Stesso discorso vale anche per il docente a contratto che è chiamato a compiere tute quelle attività ulteriori e accessorie rispetto all’insegnamento (attività di tutoraggio studenti, organizzazione e partecipazioni a convegni e riunioni di ateneo, così come esami e tesi di laurea): anche in questo caso è considerato lavoratore autonomo e non viene equiparato ad altri professori di ruolo.
Sul punto è recentemente intervenuta la Cassazione.
Il fatto
Tizio già docente di ruolo presso la Scuola Superiore XY, agiva in giudizio ne confronti dell’Università degli Studi Tal dei tali ed esponendo di aver prestato l’attività di insegnamento sin dal 1993-1994 e, successivamente, anche dopo il prepensionamento dal servizio scolastico nel 1995 e senza interruzione fino all’a.a. 2006-2007.

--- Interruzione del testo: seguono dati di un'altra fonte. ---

===== config.mk =====
export PLATFORM = sky130hd
export DESIGN_NAME = sensor_sample_averager_core_flat
export DESIGN_NICKNAME = d
export VERILOG_FILES = /design/src/rtl/core/ssa_pkg.sv /design/src/rtl/core/ssa_in_if.sv /design/src/rtl/core/ssa_out_if.sv /design/src/rtl/core/sensor_sample_averager_core.sv /design/src/rtl/core/ssa_div.sv /design/src/rtl/core/ssa_dp.sv /design/src/rtl/core/ssa_ctrl.sv /design/src/flat_wrapper.sv
export SDC_FILE = /design/constraint.sdc
export NUM_CORES = 1
export LEC_CHECK = 0
export ABC_CLOCK_PERIOD_IN_PS = 15400
export BUFFER_PORTS_ARGS = -buffer_cell sky130_fd_sc_hd__clkbuf_2
export CORE_AREA = 8 8 217 219
export CTS_CLUSTER_DIAMETER = 150
export DETAILED_ROUTE_END_ITERATION = 10
export DIE_AREA = 0 0 225 227
export MAX_ROUTING_LAYER = met4
export PLACE_DENSITY = 0.66
export SLEW_MARGIN = 20
export SYNTH_ARGS = -nofsm -noshare
export SYNTH_HDL_FRONTEND = slang
export SYNTH_SLANG_ARGS = --single-unit

===== constraint.sdc =====
create_clock -name i_clk -period 15.4 [get_ports i_clk]
set_input_delay 1.54 -clock i_clk [delete_from_list [all_inputs] [get_ports i_clk]]
set_output_delay 1.54 -clock i_clk [all_outputs]
set_load 0.01 [all_outputs]

===== src/rtl/core/ssa_pkg.sv =====
package ssa_pkg;

    localparam int unsigned MAX_SAMPLES = 255;

    localparam int CNT_W      = $clog2(MAX_SAMPLES + 1);
    localparam int PRESS_W    = 24;
    localparam int TEMP_W     = 16;
    localparam int AVG_W      = 24;
    localparam int TIME_W     = 32;
    localparam int STALE_W    = 16;
    localparam int PSUM_W     = PRESS_W + CNT_W;
    localparam int TSUM_W     = TEMP_W + CNT_W;
    localparam int DIV_W      = PSUM_W;
    localparam int DIV_STEP_W = $clog2(DIV_W);
    localparam int READY_BIT  = 3;

    localparam logic [CNT_W-1:0]   CNT_MAX     = CNT_W'(MAX_SAMPLES);
    localparam logic [STALE_W-1:0] STALE_RESET = STALE_W'(100);

    typedef enum logic [1:0] {
        OP_SAMPLE   = 2'd0,
        OP_RD_PRESS = 2'd1,
        OP_RD_TEMP  = 2'd2,
        OP_NONE     = 2'd3
    } t_op;

    typedef enum logic [2:0] {
        ST_IDLE,
        ST_EVAL,
        ST_DIVIDE,
        ST_EMIT
    } t_state;

    typedef struct packed {
        t_op                op;
        logic [TIME_W-1:0]  now_ms;
        logic [7:0]         status_byte;
        logic [PRESS_W-1:0] press_raw;
        logic [TEMP_W-1:0]  temp_raw;
    } t_in_item;

    typedef struct packed {
        logic capture;
        logic apply_sample;
        logic load_stale;
        logic load_held;
        logic div_start;
        logic div_commit;
        logic out_load;
    } t_dp_cmd;

    typedef struct packed {
        t_op  op;
        logic data_ready;
        logic stale;
        logic count_zero;
        logic div_done;
        logic out_room;
    } t_dp_stat;

endpackage


===== src/rtl/core/ssa_in_if.sv =====
interface ssa_in_if;
    logic        valid;
    logic        ready;
    logic [1:0]  operation;
    logic [31:0] now_ms;
    logic [7:0]  status_byte;
    logic [7:0]  press_hi;
    logic [7:0]  press_mid;
    logic [7:0]  press_lo;
    logic [7:0]  temp_hi;
    logic [7:0]  temp_lo;

    modport source (
        output valid, operation, now_ms, status_byte,
        output press_hi, press_mid, press_lo, temp_hi, temp_lo,
        input  ready
    );

    modport sink (
        input  valid, operation, now_ms, status_byte,
        input  press_hi, press_mid, press_lo, temp_hi, temp_lo,
        output ready
    );
endinterface


===== src/rtl/core/ssa_out_if.sv =====
interface ssa_out_if;
    logic               valid;
    logic               ready;
    logic               ok;
    logic               held;
    logic signed [23:0] average;

    modport source (
        output valid, ok, held, average,
        input  ready
    );

    modport sink (
        input  valid, ok, held, average,
        output ready
    );
endinterface


===== src/rtl/core/sensor_sample_averager_core.sv =====
// Channel  Dir  Beat
// i_in     in   operation, now_ms, status_byte, press_hi/mid/lo, temp_hi/lo
// o_out    out  ok, held, average
// i_cfg    in   stale_limit_ms (write enable + data)
//
// Each beat passes IDLE, EVAL; a stale read or one with no new samples then
// EMIT; an averaging read DIVIDE (the 32-step shift-subtract divider), EMIT.
// One beat is in work at a time; a finished result waits in the output
// register while the next beat is accepted. A read result holds in EMIT while
// the output register is full and stalled. Reset is synchronous.
module sensor_sample_averager_core (
    input  logic                          i_clk,
    input  logic                          i_rst_n,
    ssa_in_if.sink                        i_in,
    ssa_out_if.source                     o_out,
    input  logic                          i_cfg_wr_en,
    input  logic [ssa_pkg::STALE_W-1:0]   i_cfg_wr_data
);

    ssa_pkg::t_in_item  w_item;
    ssa_pkg::t_dp_cmd   w_cmd;
    ssa_pkg::t_dp_stat  w_stat;
    logic [ssa_pkg::AVG_W-1:0] w_avg;

    assign w_item.op          = ssa_pkg::t_op'(i_in.operation);
    assign w_item.now_ms      = i_in.now_ms;
    assign w_item.status_byte = i_in.status_byte;
    assign w_item.press_raw   = {i_in.press_hi, i_in.press_mid, i_in.press_lo};
    assign w_item.temp_raw    = {i_in.temp_hi, i_in.temp_lo};

    ssa_ctrl u_ctrl (
        .i_clk      (i_clk),
        .i_rst_n    (i_rst_n),
        .i_in_valid (i_in.valid),
        .o_in_ready (i_in.ready),
        .i_stat     (w_stat),
        .o_cmd      (w_cmd)
    );

    ssa_dp u_dp (
        .i_clk         (i_clk),
        .i_rst_n       (i_rst_n),
        .i_item        (w_item),
        .i_cfg_wr_en   (i_cfg_wr_en),
        .i_cfg_wr_data (i_cfg_wr_data),
        .i_cmd         (w_cmd),
        .o_stat        (w_stat),
        .i_out_ready   (o_out.ready),
        .o_out_valid   (o_out.valid),
        .o_out_ok      (o_out.ok),
        .o_out_held    (o_out.held),
        .o_out_avg     (w_avg)
    );

    assign o_out.average = w_avg;

    a_busy_after_accept: assert property (@(posedge i_clk) disable iff (!i_rst_n)
        i_in.valid && i_in.ready |=> !i_in.ready)
        else $error("input accepted again while a beat is in work");

    a_result_from_busy: assert property (@(posedge i_clk) disable iff (!i_rst_n)
        $rose(o_out.valid) |-> $past(!i_in.ready))
        else $error("result appeared without a beat in work");

    a_held_is_fresh: assert property (@(posedge i_clk) disable iff (!i_rst_n)
        o_out.valid && !o_out.ok |-> !o_out.held && (o_out.average == '0))
        else $error("stale result carries data");

    a_divide_blocks_input: assert property (@(posedge i_clk) disable iff (!i_rst_n)
        w_cmd.div_start |=> !i_in.ready)
        else $error("input ready during division");

endmodule


===== src/rtl/core/ssa_div.sv =====
module ssa_div (
    input  logic                        i_clk,
    input  logic                        i_rst_n,
    input  logic                        i_start,
    input  logic [ssa_pkg::DIV_W-1:0]   i_dividend,
    input  logic [ssa_pkg::CNT_W-1:0]   i_divisor,
    output logic                        o_done,
    output logic [ssa_pkg::DIV_W-1:0]   o_quotient
);

    logic                             r_busy, n_busy;
    logic                             r_done, n_done;
    logic [ssa_pkg::DIV_STEP_W-1:0]   r_step, n_step;
    logic [ssa_pkg::CNT_W-1:0]        r_rem, n_rem;
    logic [ssa_pkg::DIV_W-1:0]        r_quo, n_quo;
    logic [ssa_pkg::CNT_W-1:0]        r_dvs, n_dvs;

    logic [ssa_pkg::CNT_W:0]          w_shift;
    logic [ssa_pkg::CNT_W:0]          w_diff;
    logic                             w_ge;

    assign w_shift = {r_rem, r_quo[ssa_pkg::DIV_W-1]};
    assign w_diff  = w_shift - {1'b0, r_dvs};
    assign w_ge    = ~w_diff[ssa_pkg::CNT_W];

    always_comb begin
        n_busy = r_busy;
        n_done = 1'b0;
        n_step = r_step;
        n_rem  = r_rem;
        n_quo  = r_quo;
        n_dvs  = r_dvs;
        if (i_start) begin
            n_busy = 1'b1;
            n_step = ssa_pkg::DIV_STEP_W'(ssa_pkg::DIV_W - 1);
            n_rem  = '0;
            n_quo  = i_dividend;
            n_dvs  = i_divisor;
        end else if (r_busy) begin
            n_rem  = w_ge ? w_diff[ssa_pkg::CNT_W-1:0] : w_shift[ssa_pkg::CNT_W-1:0];
            n_quo  = {r_quo[ssa_pkg::DIV_W-2:0], w_ge};
            n_step = r_step - 1'b1;
            if (r_step == '0) begin
                n_busy = 1'b0;
                n_done = 1'b1;
            end
        end
    end

    always_ff @(posedge i_clk) begin
        if (!i_rst_n) begin
            r_busy <= 1'b0;
            r_done <= 1'b0;
            r_step <= '0;
        end else begin
            r_busy <= n_busy;
            r_done <= n_done;
            r_step <= n_step;
        end
        r_rem <= n_rem;
        r_quo <= n_quo;
        r_dvs <= n_dvs;
    end

    assign o_done     = r_done;
    assign o_quotient = r_quo;

endmodule


===== src/rtl/core/ssa_dp.sv =====
module ssa_dp (
    input  logic                          i_clk,
    input  logic                          i_rst_n,
    input  ssa_pkg::t_in_item             i_item,
    input  logic                          i_cfg_wr_en,
    input  logic [ssa_pkg::STALE_W-1:0]   i_cfg_wr_data,
    input  ssa_pkg::t_dp_cmd              i_cmd,
    output ssa_pkg::t_dp_stat             o_stat,
    input  logic                          i_out_ready,
    output logic                          o_out_valid,
    output logic                          o_out_ok,
    output logic                          o_out_held,
    output logic [ssa_pkg::AVG_W-1:0]     o_out_avg
);

    ssa_pkg::t_in_item               r_item;
    logic [ssa_pkg::STALE_W-1:0]     r_limit;
    logic [ssa_pkg::PSUM_W-1:0]      r_psum, n_psum;
    logic [ssa_pkg::CNT_W-1:0]       r_pcnt, n_pcnt;
    logic [ssa_pkg::TSUM_W-1:0]      r_tsum, n_tsum;
    logic [ssa_pkg::CNT_W-1:0]       r_tcnt, n_tcnt;
    logic [ssa_pkg::AVG_W-1:0]       r_held_p, n_held_p;
    logic [ssa_pkg::TEMP_W-1:0]      r_held_t, n_held_t;
    logic [ssa_pkg::TIME_W-1:0]      r_last, n_last;
    logic                            r_neg;
    logic                            r_res_ok, n_res_ok;
    logic                            r_res_held, n_res_held;
    logic [ssa_pkg::AVG_W-1:0]       r_res_avg, n_res_avg;
    logic                            r_out_valid, n_out_valid;
    logic                            r_out_ok;
    logic                            r_out_held;
    logic [ssa_pkg::AVG_W-1:0]       r_out_avg;

    logic                            w_is_press;
    logic [ssa_pkg::PSUM_W-1:0]      w_p_ext;
    logic [ssa_pkg::TSUM_W-1:0]      w_t_ext;
    logic [ssa_pkg::DIV_W-1:0]       w_sel_sum;
    logic [ssa_pkg::DIV_W-1:0]       w_abs;
    logic [ssa_pkg::AVG_W-1:0]       w_held_sel;
    logic [ssa_pkg::TIME_W-1:0]      w_age;
    logic                            w_div_done;
    logic [ssa_pkg::DIV_W-1:0]       w_quo;
    logic [ssa_pkg::AVG_W-1:0]       w_avg;

    assign w_is_press = (r_item.op == ssa_pkg::OP_RD_PRESS);
    assign w_p_ext = {{ssa_pkg::CNT_W{r_item.press_raw[ssa_pkg::PRESS_W-1]}}, r_item.press_raw};
    assign w_t_ext = {{ssa_pkg::CNT_W{r_item.temp_raw[ssa_pkg::TEMP_W-1]}}, r_item.temp_raw};

    assign w_sel_sum = w_is_press ? r_psum :
        {{(ssa_pkg::DIV_W - ssa_pkg::TSUM_W){r_tsum[ssa_pkg::TSUM_W-1]}}, r_tsum};
    assign w_abs = w_sel_sum[ssa_pkg::DIV_W-1] ? (~w_sel_sum + 1'b1) : w_sel_sum;

    assign w_held_sel = w_is_press ? r_held_p :
        {{(ssa_pkg::AVG_W - ssa_pkg::TEMP_W){r_held_t[ssa_pkg::TEMP_W-1]}}, r_held_t};

    assign w_age = r_item.now_ms - r_last;

    ssa_div u_div (
        .i_clk      (i_clk),
        .i_rst_n    (i_rst_n),
        .i_start    (i_cmd.div_start),
        .i_dividend (w_abs),
        .i_divisor  (w_is_press ? r_pcnt : r_tcnt),
        .o_done     (w_div_done),
        .o_quotient (w_quo)
    );

    assign w_avg = r_neg ? (~w_quo[ssa_pkg::AVG_W-1:0] + 1'b1) : w_quo[ssa_pkg::AVG_W-1:0];

    always_comb begin
        n_psum      = r_psum;
        n_pcnt      = r_pcnt;
        n_tsum      = r_tsum;
        n_tcnt      = r_tcnt;
        n_held_p    = r_held_p;
        n_held_t    = r_held_t;
        n_last      = r_last;
        n_res_ok    = r_res_ok;
        n_res_held  = r_res_held;
        n_res_avg   = r_res_avg;
        n_out_valid = r_out_valid;

        if (i_cmd.apply_sample) begin
            if (r_pcnt < ssa_pkg::CNT_MAX) begin
                n_psum = r_psum + w_p_ext;
                n_pcnt = r_pcnt + 1'b1;
            end
            if (r_tcnt < ssa_pkg::CNT_MAX) begin
                n_tsum = r_tsum + w_t_ext;
                n_tcnt = r_tcnt + 1'b1;
            end
            n_last = r_item.now_ms;
        end

        if (i_cmd.load_stale) begin
            n_res_ok   = 1'b0;
            n_res_held = 1'b0;
            n_res_avg  = '0;
        end

        if (i_cmd.load_held) begin
            n_res_ok   = 1'b1;
            n_res_held = 1'b1;
            n_res_avg  = w_held_sel;
        end

        if (i_cmd.div_commit) begin
            n_res_ok   = 1'b1;
            n_res_held = 1'b0;
            n_res_avg  = w_avg;
            if (w_is_press) begin
                n_held_p = w_avg;
                n_psum   = '0;
                n_pcnt   = '0;
            end else begin
                n_held_t = w_avg[ssa_pkg::TEMP_W-1:0];
                n_tsum   = '0;
                n_tcnt   = '0;
            end
        end

        if (i_cmd.out_load) begin
            n_out_valid = 1'b1;
        end else if (r_out_valid && i_out_ready) begin
            n_out_valid = 1'b0;
        end
    end

    always_ff @(posedge i_clk) begin
        if (!i_rst_n) begin
            r_limit     <= ssa_pkg::STALE_RESET;
            r_psum      <= '0;
            r_pcnt      <= '0;
            r_tsum      <= '0;
            r_tcnt      <= '0;
            r_held_p    <= '0;
            r_held_t    <= '0;
            r_last      <= '0;
            r_out_valid <= 1'b0;
        end else begin
            if (i_cfg_wr_en) begin
                r_limit <= i_cfg_wr_data;
            end
            r_psum      <= n_psum;
            r_pcnt      <= n_pcnt;
            r_tsum      <= n_tsum;
            r_tcnt      <= n_tcnt;
            r_held_p    <= n_held_p;
            r_held_t    <= n_held_t;
            r_last      <= n_last;
            r_out_valid <= n_out_valid;
        end
        if (i_cmd.capture) begin
            r_item <= i_item;
        end
        if (i_cmd.div_start) begin
            r_neg <= w_sel_sum[ssa_pkg::DIV_W-1];
        end
        r_res_ok   <= n_res_ok;
        r_res_held <= n_res_held;
        r_res_avg  <= n_res_avg;
        if (i_cmd.out_load) begin
            r_out_ok   <= r_res_ok;
            r_out_held <= r_res_held;
            r_out_avg  <= r_res_avg;
        end
    end

    assign o_stat.op         = r_item.op;
    assign o_stat.data_ready = r_item.status_byte[ssa_pkg::READY_BIT];
    assign o_stat.stale      = w_age > {{(ssa_pkg::TIME_W - ssa_pkg::STALE_W){1'b0}}, r_limit};
    assign o_stat.count_zero = w_is_press ? (r_pcnt == '0) : (r_tcnt == '0);
    assign o_stat.div_done   = w_div_done;
    assign o_stat.out_room   = !r_out_valid || i_out_ready;

    assign o_out_valid = r_out_valid;
    assign o_out_ok    = r_out_ok;
    assign o_out_held  = r_out_held;
    assign o_out_avg   = r_out_avg;

endmodule


===== src/rtl/core/ssa_ctrl.sv =====
module ssa_ctrl (
    input  logic               i_clk,
    input  logic               i_rst_n,
    input  logic               i_in_valid,
    output logic               o_in_ready,
    input  ssa_pkg::t_dp_stat  i_stat,
    output ssa_pkg::t_dp_cmd   o_cmd
);

    ssa_pkg::t_state r_state, n_state;

    always_ff @(posedge i_clk) begin
        if (!i_rst_n) begin
            r_state <= ssa_pkg::ST_IDLE;
        end else begin
            r_state <= n_state;
        end
    end

    always_comb begin
        n_state    = r_state;
        o_in_ready = 1'b0;
        o_cmd      = '0;
        unique case (r_state)
            ssa_pkg::ST_IDLE: begin
                o_in_ready = 1'b1;
                if (i_in_valid) begin
                    o_cmd.capture = 1'b1;
                    n_state       = ssa_pkg::ST_EVAL;
                end
            end
            ssa_pkg::ST_EVAL: begin
                unique case (i_stat.op)
                    ssa_pkg::OP_SAMPLE: begin
                        o_cmd.apply_sample = i_stat.data_ready;
                        n_state            = ssa_pkg::ST_IDLE;
                    end
                    ssa_pkg::OP_RD_PRESS, ssa_pkg::OP_RD_TEMP: begin
                        priority if (i_stat.stale) begin
                            o_cmd.load_stale = 1'b1;
                            n_state          = ssa_pkg::ST_EMIT;
                        end else if (i_stat.count_zero) begin
                            o_cmd.load_held = 1'b1;
                            n_state         = ssa_pkg::ST_EMIT;
                        end else begin
                            o_cmd.div_start = 1'b1;
                            n_state         = ssa_pkg::ST_DIVIDE;
                        end
                    end
                    ssa_pkg::OP_NONE: begin
                        n_state = ssa_pkg::ST_IDLE;
                    end
                endcase
            end
            ssa_pkg::ST_DIVIDE: begin
                if (i_stat.div_done) begin
                    o_cmd.div_commit = 1'b1;
                    n_state          = ssa_pkg::ST_EMIT;
                end
            end
            ssa_pkg::ST_EMIT: begin
                if (i_stat.out_room) begin
                    o_cmd.out_load = 1'b1;
                    n_state        = ssa_pkg::ST_IDLE;
                end
            end
            default: begin
                n_state = ssa_pkg::ST_IDLE;
            end
        endcase
    end

endmodule


===== src/flat_wrapper.sv =====
// flat-port wrapper written by rule: the top's interface ports become plain ports
module sensor_sample_averager_core_flat 
  (i_clk, i_rst_n, i_cfg_wr_en, i_cfg_wr_data, i_in_valid, i_in_operation, i_in_now_ms, i_in_status_byte, i_in_press_hi, i_in_press_mid, i_in_press_lo, i_in_temp_hi, i_in_temp_lo, i_in_ready, o_out_valid, o_out_ok, o_out_held, o_out_average, o_out_ready);
  ssa_in_if i_in_i ();
  ssa_out_if o_out_i ();
  input  logic i_clk;
  input  logic i_rst_n;
  input  logic i_cfg_wr_en;
  input  logic [ssa_pkg::STALE_W-1:0] i_cfg_wr_data;
  input wire logic [$bits(i_in_i.valid)-1:0] i_in_valid;
  input wire logic [$bits(i_in_i.operation)-1:0] i_in_operation;
  input wire logic [$bits(i_in_i.now_ms)-1:0] i_in_now_ms;
  input wire logic [$bits(i_in_i.status_byte)-1:0] i_in_status_byte;
  input wire logic [$bits(i_in_i.press_hi)-1:0] i_in_press_hi;
  input wire logic [$bits(i_in_i.press_mid)-1:0] i_in_press_mid;
  input wire logic [$bits(i_in_i.press_lo)-1:0] i_in_press_lo;
  input wire logic [$bits(i_in_i.temp_hi)-1:0] i_in_temp_hi;
  input wire logic [$bits(i_in_i.temp_lo)-1:0] i_in_temp_lo;
  output wire logic [$bits(i_in_i.ready)-1:0] i_in_ready;
  output wire logic [$bits(o_out_i.valid)-1:0] o_out_valid;
  output wire logic [$bits(o_out_i.ok)-1:0] o_out_ok;
  output wire logic [$bits(o_out_i.held)-1:0] o_out_held;
  output wire logic [$bits(o_out_i.average)-1:0] o_out_average;
  input wire logic [$bits(o_out_i.ready)-1:0] o_out_ready;
  assign i_in_i.valid = i_in_valid;
  assign i_in_i.operation = i_in_operation;
  assign i_in_i.now_ms = i_in_now_ms;
  assign i_in_i.status_byte = i_in_status_byte;
  assign i_in_i.press_hi = i_in_press_hi;
  assign i_in_i.press_mid = i_in_press_mid;
  assign i_in_i.press_lo = i_in_press_lo;
  assign i_in_i.temp_hi = i_in_temp_hi;
  assign i_in_i.temp_lo = i_in_temp_lo;
  assign i_in_ready = i_in_i.ready;
  assign o_out_valid = o_out_i.valid;
  assign o_out_ok = o_out_i.ok;
  assign o_out_held = o_out_i.held;
  assign o_out_average = o_out_i.average;
  assign o_out_i.ready = o_out_ready;
  sensor_sample_averager_core u_core (.i_clk(i_clk), .i_rst_n(i_rst_n), .i_in(i_in_i), .o_out(o_out_i), .i_cfg_wr_en(i_cfg_wr_en), .i_cfg_wr_data(i_cfg_wr_data));
endmodule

Tizio, ritenendo la natura subordinata dell’attività svolta, chiedeva il riconoscimento delle differenze retributive spettanti. La domanda veniva accolta dal Tribunale di primo grado, sebbene successivamente la sentenza veniva riformata dalla Corte d’Appello che ne rigettava le pretese.
Avverso tale decisione il docente proponeva ricorso per cassazione, cui resisteva con controricorso l’Università.
La decisione
La Corte di Cassazione, sezione lavoro, con ordinanza del 9 giugno 2024, n. 22603 ha chiarito le caratteristiche del rapporto di lavoro dei docenti a contratto, ribadendo che si tratta di lavoro autonomo anche dopo l'evoluzione normativa che ha esteso la possibilità di assegnare corsi universitari a soggetti esterni.

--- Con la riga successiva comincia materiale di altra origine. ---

==> config.mk <==
export PLATFORM = sky130hd
export DESIGN_NAME = deq_fifo
export DESIGN_NICKNAME = d
export VERILOG_FILES = /design/src/rtl/deq_fifo.sv
export VERILOG_INCLUDE_DIRS = /design/src /design/src/rtl
export SDC_FILE = /design/constraint.sdc
export NUM_CORES = 1
export LEC_CHECK = 0
export ABC_AREA = 1
export BUFFER_PORTS_ARGS = -buffer_cell sky130_fd_sc_hd__buf_2
export CORE_MARGIN = 2
export CORE_UTILIZATION = 53
export DETAILED_ROUTE_END_ITERATION = 10
export GPL_ROUTABILITY_DRIVEN = 0
export PLACE_DENSITY = 0.9
export REMOVE_ABC_BUFFERS = 1
export SYNTH_ARGS = -nofsm -noshare
export SYNTH_HDL_FRONTEND = slang
export SYNTH_SLANG_ARGS = --single-unit
==> constraint.sdc <==
create_clock -name clk -period 3.6 [get_ports clk]
set_clock_uncertainty 0.15 [all_clocks]
set_input_delay 0.18 -clock clk [delete_from_list [all_inputs] [get_ports clk]]
set_output_delay 0.18 -clock clk [all_outputs]
set_load 0.01 [all_outputs]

In origine, infatti, gli atenei potevano affidare incarichi di docenza a professori esterni esclusivamente per materie non ufficiali. Successivamente, l'ambito è stato ampliato per includere anche materie ufficiali, ad eccezione di quelle fondamentali e caratterizzanti.
L'ultima evoluzione normativa ha eliminato queste restrizioni, ma non ha assimilato la scelta dell'ateneo di assegnare corsi a docenti esterni a una carenza organizzativa dell'istituzione, né all'abuso di contratti a termine.

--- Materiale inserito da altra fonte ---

$ cat src/rtl/deq_front.sv
// front end: accepts requests, checks them against head and count, issues memory commands
// depends on deq_pkg, deq_if, assert_macros.svh
`include "assert_macros.svh"

module deq_front #(
	parameter int DEPTH      = deq_pkg::DEPTH_DEFAULT,
	parameter int DATA_WIDTH = deq_pkg::DATA_WIDTH_DEFAULT
) (
	input  logic                    clk,
	input  logic                    arst_n,
	deq_req_if.sink                 req,
	output logic                    cmd_push,
	output deq_pkg::deq_ctl_t       cmd_ctl,
	output logic [$clog2(DEPTH)-1:0] cmd_addr,
	output logic [DATA_WIDTH-1:0]   cmd_wdata,
	input  logic                    cmd_full
);

	localparam int AW = $clog2(DEPTH);
	localparam int CW = $clog2(DEPTH + 1);
	localparam int SW = CW + 1;
	localparam int IW = (CW > deq_pkg::INDEX_W) ? CW : deq_pkg::INDEX_W;

	logic [AW-1:0] head_q, head_n, head_dec, wrap_addr;
	logic [CW-1:0] count_q, count_n, offset;
	logic [SW-1:0] sum, wrapped;
	logic [IW-1:0] idx_w, cnt_w;
	logic          full, empty, idx_lt, idx_le;
	logic          we, re;
	logic [deq_pkg::STATUS_W-1:0] status;
	logic [AW-1:0] addr;

	assign req.ready = !cmd_full;
	assign cmd_push  = req.valid && req.ready;

	assign full   = (count_q == CW'(DEPTH));
	assign empty  = (count_q == '0);
	assign idx_w  = IW'(req.index);
	assign cnt_w  = IW'(count_q);
	assign idx_lt = (idx_w < cnt_w);
	assign idx_le = (idx_w <= cnt_w);

	// distance from the head for the one shared wrap adder
	always_comb begin
		unique case (req.mode)
			deq_pkg::MODE_PUSH_BACK: offset = count_q;
			deq_pkg::MODE_POP_BACK:  offset = count_q - 1'b1;
			deq_pkg::MODE_POP_FRONT: offset = CW'(1);
			default:                 offset = CW'(req.index);
		endcase
	end

	assign sum       = SW'(head_q) + SW'(offset);
	assign wrapped   = (sum >= SW'(DEPTH)) ? sum - SW'(DEPTH) : sum;
	assign wrap_addr = AW'(wrapped);
	assign head_dec  = (head_q == '0) ? AW'(DEPTH - 1) : head_q - 1'b1;

	always_comb begin
		we      = 1'b0;
		re      = 1'b0;
		status  = deq_pkg::STATUS_OK;
		count_n = count_q;
		head_n  = head_q;
		addr    = wrap_addr;
		unique case (req.mode)
			deq_pkg::MODE_PUSH_BACK: begin
				if (full) status = deq_pkg::STATUS_FULL;
				else begin
					we      = 1'b1;
					count_n = count_q + 1'b1;
				end
			end
			deq_pkg::MODE_PUSH_FRONT: begin
				addr = head_dec;
				if (full) status = deq_pkg::STATUS_FULL;
				else begin
					we      = 1'b1;
					head_n  = head_dec;
					count_n = count_q + 1'b1;
				end
			end
			deq_pkg::MODE_POP_BACK: begin
				if (empty) status = deq_pkg::STATUS_RANGE;
				else begin
					re      = 1'b1;
					count_n = count_q - 1'b1;
				end
			end
			deq_pkg::MODE_POP_FRONT: begin
				addr = head_q;
				if (empty) status = deq_pkg::STATUS_RANGE;
				else begin
					re      = 1'b1;
					head_n  = wrap_addr;
					count_n = count_q - 1'b1;
				end
			end
			deq_pkg::MODE_READ_AT: begin
				if (!idx_lt) status = deq_pkg::STATUS_RANGE;
				else re = 1'b1;
			end
			deq_pkg::MODE_WRITE_AT: begin
				if (!idx_lt) status = deq_pkg::STATUS_RANGE;
				else we = 1'b1;
			end
			deq_pkg::MODE_DROP_FRONT: begin
				if (!idx_le) status = deq_pkg::STATUS_RANGE;
				else begin
					head_n  = wrap_addr;
					count_n = count_q - CW'(req.index);
				end
			end
			deq_pkg::MODE_DROP_BACK: begin
				if (!idx_le) status = deq_pkg::STATUS_RANGE;
				else count_n = count_q - CW'(req.index);
			end
			deq_pkg::MODE_CLEAR: begin
				head_n  = '0;
				count_n = '0;
			end
			default: begin
			end
		endcase
	end

	assign cmd_ctl.we        = we;
	assign cmd_ctl.re        = re;
	assign cmd_ctl.status    = status;
	assign cmd_ctl.occupancy = deq_pkg::OCC_W'(count_n);
	assign cmd_addr          = addr;
	assign cmd_wdata         = DATA_WIDTH'(req.value);

	always_ff @(posedge clk or negedge arst_n) begin
		if (!arst_n) begin
			head_q  <= '0;
			count_q <= '0;
		end else if (cmd_push) begin
			head_q  <= head_n;
			count_q <= count_n;
		end
	end

	`ASSERT_ALWAYS(a_count_bound, count_q <= CW'(DEPTH), "entry count above depth")
	`ASSERT_NEXT(a_clear_empties, cmd_push && req.mode == deq_pkg::MODE_CLEAR,
		count_q == '0 && head_q == '0, "clear did not empty the queue")

endmodule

La Corte prosegue precisando un noto principio di diritto consolidato e secondo cui “In ambito universitario, nel regime di cui all’art. 1, co. 32, della l. n. 549 del 1995 e poi del D.M n. 22 del 1998 e dell’art. 23 della l. n. 240 del 2010, le docenze a contratto sono tipici rapporti di lavoro autonomo, coordinato ed eventualmente continuativo, anche quando gli incarichi didattici, che possono comprendere non solo l’insegnamento, ma anche le normali attività accessorie (esami, assistenza alle tesi di laurea; partecipazioni a riunioni di Ateneo; tutoraggio inerenti alla materia), sono conferiti per l’insegnamento di discipline ufficiali”.
Ne consegue il mantenimento di una distinzione tra i rapporti tra Atenei e professori universitari di ruolo o a contratto.
Questa differenziazione è fondata anche sulla decisione di conferire incarichi a professionisti di elevata specializzazione o rinomati in uno specifico settore o disciplina di insegnamento.